**Task to complete:** The lines to be copied are those below that contain "ACCUM".

(Records from a data collection)
[src/rtl/argmax_stream.sv]
// Streaming argmax: scans N elements (one per accepted beat) and reports the
// first index of the maximum. Optional ARGMAX_STREAM_TOP2_EN adds runner-up outputs.
module argmax_stream #(
  parameter int N      = 10,
  parameter int W      = 16,
  parameter int IDX_W  = 4,
  parameter int SIGNED = 1
) (
  input  logic             clk,
  input  logic             rst_n,
  input  logic             start,
  input  logic             clear,
  input  logic             in_valid,
  input  logic [W-1:0]     in_data,
  output logic             in_ready,
  output logic [IDX_W-1:0] max_index,
  output logic [W-1:0]     max_value,
  output logic             busy,
  output logic             done
`ifdef ARGMAX_STREAM_TOP2_EN
  ,
  output logic [IDX_W-1:0] second_index,
  output logic [W-1:0]     second_value
`endif
);

  typedef enum logic [1:0] {IDLE, ACCUM, DONE} state_t;

  state_t           state, state_nxt;
  logic [IDX_W-1:0] cnt;
  logic [W-1:0]     best_val, nb_val;
  logic [IDX_W-1:0] best_idx, nb_idx;
  logic             beat, first, last;

  function automatic logic gt(input logic [W-1:0] a, input logic [W-1:0] b);
    if (SIGNED != 0) return $signed(a) > $signed(b);
    else             return a > b;
  endfunction

  assign in_ready = (state == ACCUM);
  assign busy     = (state != IDLE);
  assign done     = (state == DONE);
  // clear outranks any beat presented in the same cycle
  assign beat     = in_valid && in_ready && !clear;
  assign first    = (cnt == '0);
  assign last     = (cnt == IDX_W'(N-1));

  always_comb begin
    nb_val = best_val;
    nb_idx = best_idx;
    if (first || gt(in_data, best_val)) begin
      nb_val = in_data;
      nb_idx = cnt;
    end
  end

`ifdef ARGMAX_STREAM_TOP2_EN
  logic [W-1:0]     sec_val, ns_val;
  logic [IDX_W-1:0] sec_idx, ns_idx;
  logic             sec_vld, ns_vld;

  // runner-up: displaced best, or a non-winning beat that beats the current runner-up
  always_comb begin
    ns_val = sec_val;
    ns_idx = sec_idx;
    ns_vld = sec_vld;
    if (first) begin
      ns_val = '0;
      ns_idx = '0;
      ns_vld = 1'b0;
    end else if (gt(in_data, best_val)) begin
      ns_val = best_val;
      ns_idx = best_idx;
      ns_vld = 1'b1;
    end else if (!sec_vld || gt(in_data, sec_val)) begin
      ns_val = in_data;
      ns_idx = cnt;
      ns_vld = 1'b1;
    end
  end

  always_ff @(posedge clk or negedge rst_n) begin
    if (!rst_n) begin
      sec_val      <= '0;
      sec_idx      <= '0;
      sec_vld      <= 1'b0;
      second_index <= '0;
      second_value <= '0;
    end else if (beat) begin
      sec_val <= ns_val;
      sec_idx <= ns_idx;
      sec_vld <= ns_vld;
      if (last) begin
        second_index <= ns_idx;
        second_value <= ns_val;
      end
    end
  end
`endif

  always_comb begin
    state_nxt = state;
    case (state)
      IDLE:    if (start && !clear) state_nxt = ACCUM;
      ACCUM:   if (clear) state_nxt = IDLE;
               else if (beat && last) state_nxt = DONE;
      DONE:    state_nxt = IDLE;
      default: state_nxt = IDLE;
    endcase
  end

  always_ff @(posedge clk or negedge rst_n) begin
    if (!rst_n) state <= IDLE;
    else        state <= state_nxt;
  end

  always_ff @(posedge clk or negedge rst_n) begin
    if (!rst_n) begin
      cnt       <= '0;
      best_val  <= '0;
      best_idx  <= '0;
      max_index <= '0;
      max_value <= '0;
    end else if (clear || (state == IDLE && start)) begin
      cnt <= '0;
    end else if (beat) begin
      best_val <= nb_val;
      best_idx <= nb_idx;
      if (last) begin
        cnt       <= '0;
        max_index <= nb_idx;
        max_value <= nb_val;
      end else begin
        cnt <= cnt + 1'b1;
      end
    end
  end

endmodule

**Output for this task:**
  typedef enum logic [1:0] {IDLE, ACCUM, DONE} state_t;
  assign in_ready = (state == ACCUM);
      IDLE:    if (start && !clear) state_nxt = ACCUM;
      ACCUM:   if (clear) state_nxt = IDLE;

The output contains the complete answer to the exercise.